From (f,g), we identified possible reasons for the model’s estimation errors. It can be seen that the TC intensity in successful cases is not too high compared to failed cases; the former’s cloud structure is relatively simple and the model focuses on the vicinity of the eyewall. However, in failed cases, the cloud structure is more complex, with strong cloud systems on the upper right side of the eyewall, causing a shift in the model’s attention and resulting in significant estimation errors. Of course, this is just a preliminary analysis of possible error causes, and further professional analysis and improvement measures are the focus of our next research steps.

4.2. Limitations

This study represents an initial attempt at the probabilistic estimation of TC intensity using multi-source satellite images and, therefore, there are certain limitations. Here, we briefly list a few for further exploration by other researchers.

• The quality and size of the dataset need improvement. The data obtained through pairing are limited and there is a certain misalignment. Additionally, the dataset distribution is highly uneven, displaying a significant long-tail effect. While data augmentation measures alleviate this issue to some extent, more, higher-quality, balanced data are still required.
• The estimation performance for high-intensity TCs is unsatisfactory. Although probabilistic estimation enlarges uncertainty to constrain results within the estimated range, improving both deterministic and probabilistic estimation can be achieved by incorporating more data and expert knowledge on high-intensity TCs.
• Although the probabilistic estimation results cover a majority of real scenarios, the estimated interval width is relatively large, leaving room for improvement in practical applications.

5. Conclusions

In this paper, the uncertainty introduced by multi-source data input and the intrinsic chaotic nature of TCs necessitate a model capable of quantitatively estimating uncertainty. Therefore, we introduce the Multi-source satellite image-based TC Intensity Estimation (MTCIE) model, representing the first known application of uncertainty in TC intensity estimation. By fully leveraging current multi-source satellite resources, we use TC’s infrared and microwave images as inputs to a dual-branch network. The neural network extracts TC features separately and, after feature fusion, provides probabilistic estimates of intensity. In addition to deterministic intensity estimates, we also provide estimated standard deviations, which can be presented in the form of estimated intervals or confidence intervals in practical applications.
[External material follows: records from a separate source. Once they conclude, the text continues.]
## src/rtl/clock_pkg.sv

```systemverilog
// Shared types and constants for the time-setting controller and its BCD field stepper.
// Time word layout is {HH, MM, SS}, two BCD digits per field.
package clock_pkg;

  typedef enum logic [1:0] {
    RUN      = 2'd0,
    SET_HOUR = 2'd1,
    SET_MIN  = 2'd2,
    SET_SEC  = 2'd3
  } state_e;

  localparam logic [7:0] HOUR_MAX   = 8'h23;
  localparam logic [7:0] MINSEC_MAX = 8'h59;

  localparam int HH_LSB = 16;
  localparam int MM_LSB = 8;
  localparam int SS_LSB = 0;

  // Replaces the field selected by st; RUN leaves the word untouched.
  function automatic logic [23:0] put_field(input logic [23:0] t, input state_e st,
                                            input logic [7:0] v);
    logic [23:0] r;
    r = t;
    unique case (st)
      SET_HOUR: r[HH_LSB +: 8] = v;
      SET_MIN:  r[MM_LSB +: 8] = v;
      SET_SEC:  r[SS_LSB +: 8] = v;
      default:  r = t;
    endcase
    return r;
  endfunction

  function automatic logic [5:0] field_mask(input state_e st);
    logic [5:0] m;
    unique case (st)
      SET_HOUR: m = 6'b110000;
      SET_MIN:  m = 6'b001100;
      SET_SEC:  m = 6'b000011;
      default:  m = 6'b000000;
    endcase
    return m;
  endfunction

endpackage

```

## src/rtl/bcd_field_step.sv

```systemverilog
// Single-step a two-digit BCD field up or down with wrap at 00/max.
// An out-of-range or non-BCD value snaps to 00 (up) or max (down).
module bcd_field_step (
  input  logic [7:0] value,
  input  logic [7:0] max,
  input  logic       up,
  input  logic       dn,
  output logic [7:0] next
);

  logic legal;

  always_comb begin
    legal = (value[7:4] <= 4'd9) && (value[3:0] <= 4'd9) && (value <= max);
    next  = value;
    if (up && !dn) begin
      if (!legal || value == max)  next = 8'h00;
      else if (value[3:0] == 4'd9) next = {value[7:4] + 4'd1, 4'd0};
      else                         next = {value[7:4], value[3:0] + 4'd1};
    end else if (dn && !up) begin
      if (!legal || value == 8'h00) next = max;
      else if (value[3:0] == 4'd0)  next = {value[7:4] - 4'd1, 4'd9};
      else                          next = {value[7:4], value[3:0] - 4'd1};
    end
  end

endmodule

```

## src/rtl/clock_set_ctrl.sv

```systemverilog
// Run/set mode controller for the HH:MM:SS counter chain: edits a shadow copy of the
// time field by field and writes it back with a one-cycle parallel load.
module clock_set_ctrl
  import clock_pkg::*;
#(
  parameter int BLINK_TICKS   = 5,
  parameter int TIMEOUT_TICKS = 300
) (
  input  logic        clk,
  input  logic        rst,
  input  logic        tick_in,
  input  logic        btn_mode,
  input  logic        btn_inc,
  input  logic        btn_dec,
  input  logic [23:0] cur_time,
  output logic        cnt_en,
  output logic        load,
  output logic [23:0] load_time,
  output logic [5:0]  les,
  output logic [1:0]  mode
);

  localparam int BW = $clog2(BLINK_TICKS + 1);
  localparam int TW = $clog2(TIMEOUT_TICKS + 1);

  state_e          state_q, state_d;
  logic [23:0]     shadow_q, shadow_d;
  logic            load_q, load_d;
  logic [23:0]     load_time_q, load_time_d;
  logic            phase_q, phase_d;
  logic [BW-1:0]   blink_q, blink_d;
  logic [TW-1:0]   to_q, to_d;
  logic [2:0]      btn_prev_q, btn_prev_d;  // {mode, inc, dec}
  logic [2:0]      press_q, press_d;

  logic            in_set, step_up, step_dn, any_press;
  logic [7:0]      fld_val, fld_max, fld_next;

  assign in_set    = (state_q != RUN);
  assign any_press = |press_q;
  assign step_up   = in_set & ~press_q[2] &  press_q[1] & ~press_q[0];
  assign step_dn   = in_set & ~press_q[2] & ~press_q[1] &  press_q[0];

  always_comb begin
    fld_val = 8'h00;
    fld_max = MINSEC_MAX;
    unique case (state_q)
      SET_HOUR: begin
        fld_val = shadow_q[HH_LSB +: 8];
        fld_max = HOUR_MAX;
      end
      SET_MIN:  fld_val = shadow_q[MM_LSB +: 8];
      SET_SEC:  fld_val = shadow_q[SS_LSB +: 8];
      default:  fld_val = 8'h00;
    endcase
  end

  bcd_field_step u_step (
    .value (fld_val),
    .max   (fld_max),
    .up    (step_up),
    .dn    (step_dn),
    .next  (fld_next)
  );

  always_comb begin
    btn_prev_d  = {btn_mode, btn_inc, btn_dec};
    press_d     = {btn_mode, btn_inc, btn_dec} & ~btn_prev_q;
    state_d     = state_q;
    shadow_d    = shadow_q;
    load_d      = 1'b0;
    load_time_d = load_time_q;
    phase_d     = phase_q;
    blink_d     = blink_q;
    to_d        = to_q;

    if (!in_set) begin
      if (press_q[2]) begin
        state_d  = SET_HOUR;
        shadow_d = cur_time;
      end
    end else if (press_q[2]) begin
      if (state_q == SET_SEC) begin
        state_d     = RUN;
        load_d      = 1'b1;
        load_time_d = shadow_q;
      end else begin
        state_d = state_e'(state_q + 2'd1);
      end
    end else begin
      shadow_d = put_field(shadow_q, state_q, fld_next);
      if (any_press) begin
        to_d = '0;
      end else if (tick_in) begin
        if (to_q == TW'(TIMEOUT_TICKS - 1)) state_d = RUN;
        else                                to_d    = to_q + TW'(1);
      end
      if (tick_in) begin
        if (blink_q == BW'(BLINK_TICKS - 1)) begin
          blink_d = '0;
          phase_d = ~phase_q;
        end else begin
          blink_d = blink_q + BW'(1);
        end
      end
    end

    // Every state transition restarts both the idle timer and the blink cadence.
    if (state_d != state_q) begin
      to_d    = '0;
      blink_d = '0;
      phase_d = 1'b0;
    end
  end

  always_ff @(posedge clk) begin
    if (rst) begin
      state_q     <= RUN;
      shadow_q    <= '0;
      load_q      <= 1'b0;
      load_time_q <= '0;
      phase_q     <= 1'b0;
      blink_q     <= '0;
      to_q        <= '0;
      btn_prev_q  <= '0;
      press_q     <= '0;
    end else begin
      state_q     <= state_d;
      shadow_q    <= shadow_d;
      load_q      <= load_d;
      load_time_q <= load_time_d;
      phase_q     <= phase_d;
      blink_q     <= blink_d;
      to_q        <= to_d;
      btn_prev_q  <= btn_prev_d;
      press_q     <= press_d;
    end
  end

  assign cnt_en    = tick_in & (state_q == RUN) & ~load_q & ~rst;
  assign load      = load_q;
  assign load_time = load_time_q;
  assign les       = phase_q ? field_mask(state_q) : 6'b000000;
  assign mode      = state_q;

endmodule
```

## config.mk

```make
export PLATFORM = sky130hd
export DESIGN_NAME = clock_set_ctrl
export DESIGN_NICKNAME = d
export VERILOG_FILES = /design/src/rtl/clock_pkg.sv /design/src/rtl/bcd_field_step.sv /design/src/rtl/clock_set_ctrl.sv
export SDC_FILE = /design/constraint.sdc
export NUM_CORES = 1
export LEC_CHECK = 0
export ABC_CLOCK_PERIOD_IN_PS = 3600
export CORE_MARGIN = 2
export CORE_UTILIZATION = 49
export CTS_CLUSTER_DIAMETER = 100
export DETAILED_ROUTE_END_ITERATION = 6
export GPL_TIMING_DRIVEN = 0
export PLACE_DENSITY = 0.78
export SKIP_CTS_REPAIR_TIMING = 1
export SYNTH_ARGS = -nofsm -noshare
export SYNTH_HDL_FRONTEND = slang
export SYNTH_HIERARCHICAL = 1
export SYNTH_SLANG_ARGS = --single-unit
```

## constraint.sdc

```tcl
create_clock -name clk -period 3.6 [get_ports clk]
set_input_delay 0.54 -clock clk [delete_from_list [all_inputs] [get_ports clk]]
set_output_delay 0.54 -clock clk [all_outputs]
set_load 0.02 [all_outputs]
```

# After elaboration in Yosys (flattened, before gate mapping)
# Index checks and enable logic that the tools add are counted.
[op_classes]
n_addsub = 7
mul = 0
div = 0
magnitude_cmp = 3
eq_ne = 10
shifts = 0
n_mux = 28
n_bitwise = 17
reduce_logical = 28
[ops]
columns = ["op", "count"]
rows = [
  ["$mux 24", 3],
  ["$mux 8", 9],
  ["$mux 9", 3],
  ["$pmux 8 s3", 1],
  ["$pmux 6 s3", 1],
  ["$reduce_and 3->1", 5],
  ["$mux 2", 7],
  ["$reduce_bool 2->1", 6],
  ["$add 9x1->9 const B", 1],
  ["$eq 9x9->1 const B", 1],
  ["$add 4x1->4 const B", 2],
  ["$and 1x1->1", 8],
  ["$eq 8x7->1", 1],
  ["$le 4x4->1 const B", 2],
  ["$le 8x7->1", 1],
  ["$logic_not 8->1", 1],
  ["$reduce_and 4->1", 2],
  ["$sub 4x1->4 const B", 2],
  ["$mux 7", 1],
  ["$not 1->1", 7],
  ["$mux 6", 1],
  ["$reduce_or 3->1", 2],
  ["$eq 2x2->1 const B", 2],
  ["$eq 4x4->1 const B", 1],
  ["other kinds (16)", 23],
]
[word_totals]
register_bits = 70
latchBits = 0
ramBits = 0
romBits = 0
in_bits = 30
word_cells = 104
mem_count = 0

# Logic depth before layout (Yosys ltp)
[logic_depth]
word_depth = 13
depth_mapped = 17

# Modules after synthesis
# The synthesis kept the hierarchy.
[modules_own_cells]
columns = ["module", "instances", "cells_each", "area_each_um2"]
rows = [
  ["clock_set_ctrl", 1, 367, 3196.8],
  ["bcd_field_step", 1, 119, 874.6],
]

# Worst setup path after synthesis
# Ideal clock, no wire load.
[synth_path]
path_type = "register to register"
startpoint = "reg state_q[0], in the netlist mode[0]"
endpoint = "reg shadow_q[12]"
arrival_time_ps = 3473
setup_slack_ps = 42
path_stages_with_launch = 16
n_path_buf = 3
period_less_slack_ps = 3558
path_cell_list = "dfxtp_1 -> inv_1 -> ha_1 -> buf_2 -> buf_1 -> nor2_1 -> ha_1 -> nor2b_1 -> o211ai_1 -> a21oi_2 -> o21ai_2 -> buf_2 -> a21oi_1 -> o31ai_1 -> mux2i_1 -> a211oi_1"
[synth_between]
elab_chain_len = 13
word_cells_on_any_way = 42
cone_classes = "2 x add/sub; 3 x order compare; 6 x eq/ne; 11 x mux; 5 x bitwise; 15 x reduce/logical"
[synth_rtl]
columns = ["element", "line", "rtl"]
rows = [
  ["from (decl)", "clock_set_ctrl.sv:26", "state_e state_q, state_d;"],
  ["from (signal assigned)", "clock_set_ctrl.sv:128", "state_q <= state_d;"],
  ["$eq 2x2->1 / $eq 2x1->1 (equally long branches)", "clock_set_ctrl.sv:47", "unique case (state_q)"],
  ["$pmux 8 s3 *", "clock_set_ctrl.sv:47", ""],
  ["via fld_val[1]", "clock_set_ctrl.sv:37", "logic [7:0] fld_val, fld_max, fld_next;"],
  ["branches (longest 7 deep; another with $le 8x7->1)", "--", ""],
  ["$mux 8 *", "bcd_field_step.sv:16", "if (up && !dn) begin"],
  ["via fld_next[4]", "clock_set_ctrl.sv:37", ""],
  ["$mux 8 *", "clock_pkg.sv:24", "unique case (st)"],
  ["$mux 24 *", "clock_set_ctrl.sv:82", "end else if (press_q[2]) begin"],
  ["$mux 24 *", "clock_set_ctrl.sv:77", "if (!in_set) begin"],
  ["to (signal assigned)", "clock_set_ctrl.sv:129", "shadow_q <= shadow_d;"],
  ["to (decl)", "clock_set_ctrl.sv:27", "logic [23:0] shadow_q, shadow_d;"],
]
# Mark *: on every way through the listed nets, which the timed path passes. The select of a mux whose other input is x is not followed.
# A chain may end at the register's enable or synchronous reset.

# Worst setup path in the final report
[layout_path]
startpoint = "reg state_q[0], in the netlist mode[0]"
endpoint = "reg shadow_q[3]"
# The elaborated chain is that of the path after synthesis.

==> results by stage <==
Critical path:
- The worst path required time is 3.87 ns.
- The worst setup path is of the flop to flop kind.
- The arrival time of data at the critical path endpoint is 3.77 ns.
- The startpoint kind of the worst setup timing path is a flop.
- The critical path endpoint category is a flop.
- In this run the worst path has a maximum fanout of 10.

CTS:
- After clock tree synthesis, the clock-pin slew on the worst setup and hold paths is 0.08 ns.
- TritonCTS built the clock tree.
- The root buffer cell chosen for the clock tree is clkbuf_8.
- The later pin in the worst-skew pair is clocked with a latency of 0.36 ns.
- CTS built an H-tree with a depth of 3.
- The number of buffers inserted during clock tree synthesis is 9.
- The largest buffer count on any clock path is 2.
- CTS saw 70 sinks.

Placement:
- Buffers placed on the I/O ports in this run total 63.
- The half-perimeter wire length after placement is 8.36 mm.
- Once placement completed, the tool counted placed cells totaling 657.
- In this run the cell area measured after placement is 4840 um^2.
- At the end of routability-driven placement, the weighted congestion stood at 0.928.

Timing:
- The final count of hold timing violations is 0.
- The max-slew headroom at the worst pin is 0.543.
- At the pin with the least slew margin, the transition time is 0.682 ns.
- Of the available clock period, the critical path in the final layout requires 0.974.
- Setup violations remaining at the end of the flow were counted as 0.
- The number of slew-limit violations in the final report was 0.
- Based on the critical path, the design can be clocked at up to 0.285 GHz.
- For the final routed database, the setup TNS stands at 0 ns.
- The clock period could shrink to 3.50 ns.
- For the final database, setup skew stands at 0.00958 ns.

Synthesis:
- The cell area that synthesis handed to floorplanning was 4070 um^2.
- The simple-gate share of the synthesized area is 0.226.
- For this run, the register share of the synthesized area comes to 0.344.
- The synthesized flop and latch total is 70.
- The flip-flop cell with the highest count after synthesis is dfxtp_1.
- By area, the combinational part of the netlist is dominated by simple AND/OR/NAND/NOR gates.
- The instance count of the mapped netlist is 486.
- Sorting the synthesized cells by how often they occur yields 70 x dfxtp_1, 58 x nand2_1, 49 x nor2_1.
- Yosys printed 6 warnings.
- Of the total synthesized cell area, the portion taken by XOR and XNOR cells is 0.0237.
- The number of synthesized flops with an enable pin is 0.
- Of the total synthesized cell area, the portion taken by full adders, half adders and majority gates is 0.0615.
- The async set-reset flop share out of synthesis is 0.
- The count of distinct cell types in the synthesized netlist is 64.
- After synthesis, the share of cell area in mux cells is 0.0664.
- After synthesis, the cell types taking the most area are dfxtp_1 34%, mux2i_1 6.6%, ha_1 6.1%, nand2_1 5.3%, a21oi_1 5.0%.
- The synthesized area divided by synthesized cell count is 8.38 um^2.
- The share of synthesized area in the top cell type comes to 0.344.
- In the post-synthesis netlist, the cell with the most instances is dfxtp_1.
- The post-synthesis compound-gate area fraction is 0.209.
- The dominant cell type by area after synthesis is dfxtp_1.

Global route:
- The number of antenna violations at the first check in global routing came to 0.
- The number of global-route vias before repair was 3736.
- Entering global routing, the biggest net connects 14 pins.
- In the global route stage, overall resource usage came out at 0.252.
- The global-route wire length before repair is 18.0 mm.
- The total global routing overflow is 0.

Pwr:
- The power density normalized to cell area is 331 nW/um^2.
- The total power draw is 0.00183 W.
- IR analysis of the VDD net gives a maximum drop of 0.223 mV.
- In this run the static leakage power is 2.09 nW.

Detailed routing:
- The detailed router placed 4029 vias in this run.
- The total wirelength of the detailed-routed design is 11.9 mm.
- The detailed-router iteration count before antenna repair is 7.
- Using the TritonRoute via totals, the vias-per-cell ratio works out to 5.81.
- The violation count after the first detailed-routing iteration is 298.
- The DRC violations left is 0.
- The post-detailed-route count of antenna-violating nets is 0.
- The average wire per standard cell is 17.2 um.

Die:
- The number of ports placed on the die boundary is 64.
- The starting density of the core is 0.501.
- The core region area is 8130 um^2.
- The die span in y is 95.2 um.
- The floorplan has 33 rows.
- The die covers 9050 um^2.
- The floorplan step set the die width to 95.2 um.

Cells and area:
- The repair_antennas step left the layout with diodes totalling 0.
- Of the cells placed in the final design, the portion with a size suffix greater than 1 is 0.179.
- The count of cells in the finished layout, fillers not included, comes to 693.
- The number of nets in the final layout is 633.
- The final instance area is 5520 um^2.
- The count of filler cells inserted in the layout is 627.
- From synthesis to final layout, the design area changed by 35.6%.

Worst hold path:
- The worst hold path belongs to the class flop to flop.

Run:
- The tool flagged a number of max-cap violations equal to 0.

Outcome:
- The flow ran to the end, and the final reports show no timing, DRC or antenna violations.
[sequential cells by signal, indices dropped and copies added, names as in the netlist]
| register | count |
|---|---|
| phase_q | 1 |
| shadow_q | 24 |
| to_q | 9 |
| load | 1 |
| blink_q | 3 |
| press_q | 3 |
| load_time | 24 |
| mode | 2 |
| btn_prev_q | 3 |
[per-layer routing]
layer	part of all wire	track usage	vias to the layer above
li1	-	-	1947
met1	0.42	0.326	1868
met2	0.49	0.423	184
met3	0.057	0.0348	30
met4	0.027	0.105	0
met5	0	0	-
[cells by family (layout without fill, tap and decap cells)]
logic type               Yosys count  after routing
buffers and inverters             55            154
XOR/XNOR                          11             11
other                              2              5
multiplexers                      27             27
adder cells (fa/ha/maj)           20             20
AND/OR/NAND/NOR                  180            180
AO/OA/AOI/OAI                    121            121
flip-flops                        70             70
[metrics by stage]
stage	setup slack, ns	util	hold WS [ns]
2_1_floorplan	0.0417	-	0.367
3_3_place_gp	-0.468	0.596	0.372
3_5_place_dp	-0.609	0.596	0.377
4_1_cts	-0.648	0.626	0.387
5_1_grt	-0.103	0.679	0.401
6_report	0.0952	0.679	0.384
[final timing paths]
kind,cells after the start,end,from,slack [ns]
max,13,shadow_q[3],mode[0],0.1
min,1,press_q[1],btn_prev_q[1],0.38
max reg2reg,13,shadow_q[3],mode[0],0.1
min reg2reg,1,press_q[1],btn_prev_q[1],0.38
[power breakdown]
| group | internal [W] | switching [W] | total (W) |
|---|---|---|---|
| Clock | 0.000462 | 0.000322 | 0.000784 |
| Combinational | 0.000101 | 0.000121 | 0.000222 |
| Sequential | 0.000798 | 0.0000242 | 0.000822 |
[cells in the final DEF (no fill, tap or decap), types with 3 or more instances in the layout]
| master | instances |
|---|---|
| and2_1 | 4 |
| buf_2 | 8 |
| dfxtp_1 | 68 |
| clkinvlp_4 | 3 |
| nor2b_1 | 10 |
| clkbuf_1 | 11 |
| ha_4 | 4 |
| nor3_1 | 9 |
| buf_4 | 30 |
| nand3b_1 | 3 |
| nand3_1 | 7 |
| conb_1 | 5 |
| inv_1 | 19 |
| mux2i_1 | 27 |
| bufinv_16 | 3 |
| o211ai_1 | 4 |
| xnor2_1 | 4 |
| clkdlybuf4s50_1 | 63 |
| a21oi_1 | 41 |
| ha_1 | 15 |
| xor2_1 | 7 |
| buf_6 | 6 |
| nand4_1 | 8 |
| clkbuf_8 | 9 |
| nor2_4 | 4 |
| a222oi_1 | 8 |
| a211oi_1 | 22 |
| nand2_1 | 58 |
| o21ai_2 | 3 |
| and3_1 | 3 |
| o2111ai_1 | 4 |
| o21ai_0 | 5 |
| nand2b_1 | 3 |
| nor4_1 | 3 |
| nor2_1 | 43 |
[critical path, cell delays in order, from the launching register on]
cell and delay, ns:
dfxtp_4 0.37, inv_1 0.17, ha_2 0.27, buf_4 0.21, buf_4 0.26, nor2_1 0.13, buf_6 0.18, nor4_4 0.41
nand2_1 0.15, o31a_1 0.35, and2_1 0.24, o311ai_4 0.30, mux2i_1 0.13, a211oi_1 0.24
[layout make-up]
cell class	instances	area [um^2]	share of cell area
timing repair buffer	84	788	0.143
clock inverter	7	123	0.0222
buffer	34	216	0.0392
inverter	20	78.8	0.0143
clock buffer	9	124	0.0224
sequential	70	1410	0.255
tap	105	131	0.0238
multi-input combinational	364	2650	0.480
No activity file was read; power rests on OpenSTA's default activity.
Experimental results on the proposed Multi-source TC Intensity Estimation Dataset (MTCID) show that the MTCIE model performs comparably well in deterministic forecasting to current mainstream methods and outperforms comparative models in probability estimation and interval prediction. Moreover, the study of two typhoon cases in 2009 indicates that our model’s probabilistic estimation intervals can almost perfectly cover the actual values. In subsequent discussions, we utilize feature layer visualization and activation heatmap visualization to briefly analyze the reasons for model estimation errors, and present the current model’s limitations. In summary, the application of MTCIE in TC intensity probabilistic estimation is expected to provide assistance in hurricane warnings, disaster management, emergency decision making, and other operational areas. Future research will explore the integration of transfer learning and physical mechanisms into multi-source image-based TC intensity probabilistic estimation to enhance its performance.